• Supplied data:
Context: an optimization exercise on an open-source flow, tuned for a short achievable clock period and few clock cycles. The choices shown serve that exercise and are no tape-out recipe. The RTL was checked by simulation tests, not by an equivalence proof against the original design. No activity file was given, so power comes from the tool's default toggle rates.

--- design/flow/design.v ---
module crc_frame_enc (
    input  wire        clk,
    input  wire        rst,         
    input  wire        cmd_valid,
    output wire        cmd_ready,
    input  wire [15:0] cmd,
    output reg         rsp_valid,
    output reg  [2:0]  rsp_kind,
    output reg  [63:0] rsp_data
);
    localparam [7:0] WRITE_FLAG = 8'h80;
    localparam [7:0] SLOT_A     = 8'h30;
    localparam [7:0] SLOT_B     = 8'h38;
    localparam [2:0] K_OK     = 3'd0;
    localparam [2:0] K_VAL16  = 3'd1;
    localparam [2:0] K_BOOL   = 3'd2;
    localparam [2:0] K_REPORT = 3'd3;
    localparam [2:0] K_END    = 3'd4;
    localparam [2:0] K_STAT   = 3'd5;
    localparam [2:0] K_FAULT  = 3'd6;
    localparam [1:0] PH_LOAD  = 2'd0;
    localparam [1:0] PH_EMIT  = 2'd1;
    localparam [1:0] PH_DONE  = 2'd2;
    localparam [1:0] PH_FAULT = 2'd3;
    localparam [2:0] F_INVALID_SLOT = 3'd1;
    localparam [2:0] F_PAYLOAD_LEN  = 3'd2;
    localparam [2:0] F_SEQUENCE     = 3'd3;
    localparam [2:0] F_ILLEGAL      = 3'd4;
    localparam [1:0] S_IDLE = 2'd0;
    localparam [1:0] S_CRC  = 2'd1;    
    localparam [1:0] S_SCAN = 2'd2;    
    function [15:0] crc_step;
        input [15:0] c;
        input [7:0]  b;
        integer i;
        reg [15:0] x;
        begin
            x = c ^ {8'h00, b};
            for (i = 0; i < 8; i = i + 1)
                x = x[0] ? ((x >> 1) ^ 16'h8408) : (x >> 1);
            crc_step = x;
        end
    endfunction
    reg [15:0] crc_r;
    reg [7:0]  pay [0:63];
    reg [6:0]  wp;
    reg [7:0]  slot_r;
    reg        slotv;
    reg [15:0] cks;
    reg        cksv;
    reg [3:0]  seq;
    reg        repv;
    reg [1:0]  phase;
    reg [2:0]  err;
    reg [1:0]  state;
    reg [5:0]  idx;       
    reg [3:0]  scan;      
    assign cmd_ready = (state == S_IDLE);
    wire       accept  = cmd_valid && cmd_ready;
    wire [7:0] opcode  = cmd[15:8];
    wire [7:0] operand = cmd[7:0];
    wire       op_zero = (operand == 8'h00);
    function [55:0] chunk_of;
        input [3:0] s;
        begin
            case (s)
            4'd0: chunk_of = {pay[6],  pay[5],  pay[4],  pay[3],  pay[2],  pay[1],  pay[0]};
            4'd1: chunk_of = {pay[13], pay[12], pay[11], pay[10], pay[9],  pay[8],  pay[7]};
            4'd2: chunk_of = {pay[20], pay[19], pay[18], pay[17], pay[16], pay[15], pay[14]};
            4'd3: chunk_of = {pay[27], pay[26], pay[25], pay[24], pay[23], pay[22], pay[21]};
            4'd4: chunk_of = {pay[34], pay[33], pay[32], pay[31], pay[30], pay[29], pay[28]};
            4'd5: chunk_of = {pay[41], pay[40], pay[39], pay[38], pay[37], pay[36], pay[35]};
            4'd6: chunk_of = {pay[48], pay[47], pay[46], pay[45], pay[44], pay[43], pay[42]};
            4'd7: chunk_of = {pay[55], pay[54], pay[53], pay[52], pay[51], pay[50], pay[49]};
            4'd8: chunk_of = {pay[62], pay[61], pay[60], pay[59], pay[58], pay[57], pay[56]};
            4'd9: chunk_of = {24'd0, cks[15:8], cks[7:0], slot_r, pay[63]};
            default: chunk_of = 56'd0;
            endcase
        end
    endfunction
    wire [55:0] scan_chunk = chunk_of(scan);
    wire        scan_emit  = (scan == 4'd0) || (scan == 4'd9) || (scan_chunk != 56'd0);
    wire [31:0] stat_word = {12'd0, seq, 1'b0, wp, repv, cksv, slotv, err, phase};
    task raise;
        input [2:0] code;
        begin
            if (phase != PH_FAULT) begin
                phase <= PH_FAULT;
                err   <= code;
            end
            rsp_kind <= K_FAULT;
            rsp_data <= {61'd0, code};
        end
    endtask
    always @(posedge clk) begin
        if (!rst && accept && opcode == 8'h21 && phase == PH_LOAD && wp != 7'd64)
            pay[wp[5:0]] <= operand;
    end
    always @(posedge clk) begin
        if (rst) begin
            crc_r     <= 16'hFFFF;
            wp        <= 7'd0;
            slot_r    <= 8'h00;
            slotv     <= 1'b0;
            cks       <= 16'h0000;
            cksv      <= 1'b0;
            seq       <= 4'd0;
            repv      <= 1'b0;
            phase     <= PH_LOAD;
            err       <= 3'd0;
            state     <= S_IDLE;
            idx       <= 6'd0;
            scan      <= 4'd0;
            rsp_valid <= 1'b0;
            rsp_kind  <= K_OK;
            rsp_data  <= 64'd0;
        end else begin
            rsp_valid <= 1'b0;
            case (state)
            S_IDLE: begin
                if (accept) begin
                    rsp_valid <= 1'b1;
                    rsp_kind  <= K_OK;
                    rsp_data  <= 64'd0;
                    case (opcode)
                    8'h01: begin  
                        if (!op_zero) raise(F_ILLEGAL);
                        else begin
                            crc_r <= 16'hFFFF;
                            wp    <= 7'd0;
                            slotv <= 1'b0;
                            cksv  <= 1'b0;
                            repv  <= 1'b0;
                            seq   <= 4'd0;
                            phase <= PH_LOAD;
                            err   <= 3'd0;
                        end
                    end
                    8'h02: begin  
                        if (!op_zero) raise(F_ILLEGAL);
                        else begin
                            rsp_kind <= K_STAT;
                            rsp_data <= {32'd0, stat_word};
                        end
                    end
                    8'h10: begin  
                        if (!op_zero) raise(F_ILLEGAL);
                        else crc_r <= 16'hFFFF;
                    end
                    8'h11: begin  
                        crc_r <= crc_step(crc_r, operand);
                    end
                    8'h12: begin  
                        if (!op_zero) raise(F_ILLEGAL);
                        else begin
                            rsp_kind <= K_VAL16;
                            rsp_data <= {48'd0, crc_r};
                        end
                    end
                    8'h13: begin  
                        if (!op_zero) raise(F_ILLEGAL);
                        else begin
                            rsp_kind <= K_BOOL;
                            rsp_data <= {63'd0, (crc_r == 16'hF0B8)};
                        end
                    end
                    8'h20: begin  
                        if (!op_zero) raise(F_ILLEGAL);
                        else begin
                            wp    <= 7'd0;
                            slotv <= 1'b0;
                            cksv  <= 1'b0;
                            repv  <= 1'b0;
                            seq   <= 4'd0;
                            phase <= PH_LOAD;
                            err   <= 3'd0;
                        end
                    end
                    8'h21: begin  
                        if (phase != PH_LOAD) raise(F_SEQUENCE);
                        else if (wp == 7'd64) raise(F_PAYLOAD_LEN);
                        else wp <= wp + 7'd1;
                    end
                    8'h22: begin  
                        if (phase != PH_LOAD) raise(F_SEQUENCE);
                        else if (operand == 8'd1) begin
                            slot_r <= SLOT_A;
                            slotv  <= 1'b1;
                        end else if (operand == 8'd2) begin
                            slot_r <= SLOT_B;
                            slotv  <= 1'b1;
                        end else raise(F_INVALID_SLOT);
                    end
                    8'h23: begin  
                        if (!op_zero) raise(F_ILLEGAL);
                        else if (phase == PH_FAULT) raise(F_SEQUENCE);
                        else if (wp != 7'd64) raise(F_PAYLOAD_LEN);
                        else if (!slotv) raise(F_SEQUENCE);
                        else begin
                            rsp_valid <= 1'b0;
                            crc_r     <= 16'hFFFF;
                            idx       <= 6'd0;
                            state     <= S_CRC;
                        end
                    end
                    8'h24: begin  
                        if (!op_zero) raise(F_ILLEGAL);
                        else if (phase == PH_LOAD || phase == PH_FAULT) raise(F_SEQUENCE);
                        else if (phase == PH_DONE) rsp_kind <= K_END;
                        else begin
                            rsp_valid <= 1'b0;
                            scan      <= seq;
                            state     <= S_SCAN;
                        end
                    end
                    default: raise(F_ILLEGAL);
                    endcase
                end
            end
            S_CRC: begin
                crc_r <= crc_step(crc_r, pay[idx]);
                idx   <= idx + 6'd1;
                if (idx == 6'd63) begin
                    cks       <= crc_step(crc_r, pay[idx]);
                    cksv      <= 1'b1;
                    seq       <= 4'd0;
                    repv      <= 1'b0;
                    phase     <= PH_EMIT;
                    state     <= S_IDLE;
                    rsp_valid <= 1'b1;
                    rsp_kind  <= K_OK;
                    rsp_data  <= 64'd0;
                end
            end
            S_SCAN: begin
                if (scan_emit) begin
                    seq       <= scan + 4'd1;
                    repv      <= 1'b1;
                    if (scan == 4'd9) phase <= PH_DONE;
                    state     <= S_IDLE;
                    rsp_valid <= 1'b1;
                    rsp_kind  <= K_REPORT;
                    rsp_data  <= {WRITE_FLAG | {4'd0, scan}, scan_chunk};
                end else begin
                    scan <= scan + 4'd1;
                end
            end
            default: state <= S_IDLE;
            endcase
        end
    end
endmodule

• Problem statement:
If the string "operand" is in a line of the entries, pick that line out.

• Answer section:
    wire [7:0] operand = cmd[7:0];
    wire       op_zero = (operand == 8'h00);
            pay[wp[5:0]] <= operand;
                        crc_r <= crc_step(crc_r, operand);
                        else if (operand == 8'd1) begin
                        end else if (operand == 8'd2) begin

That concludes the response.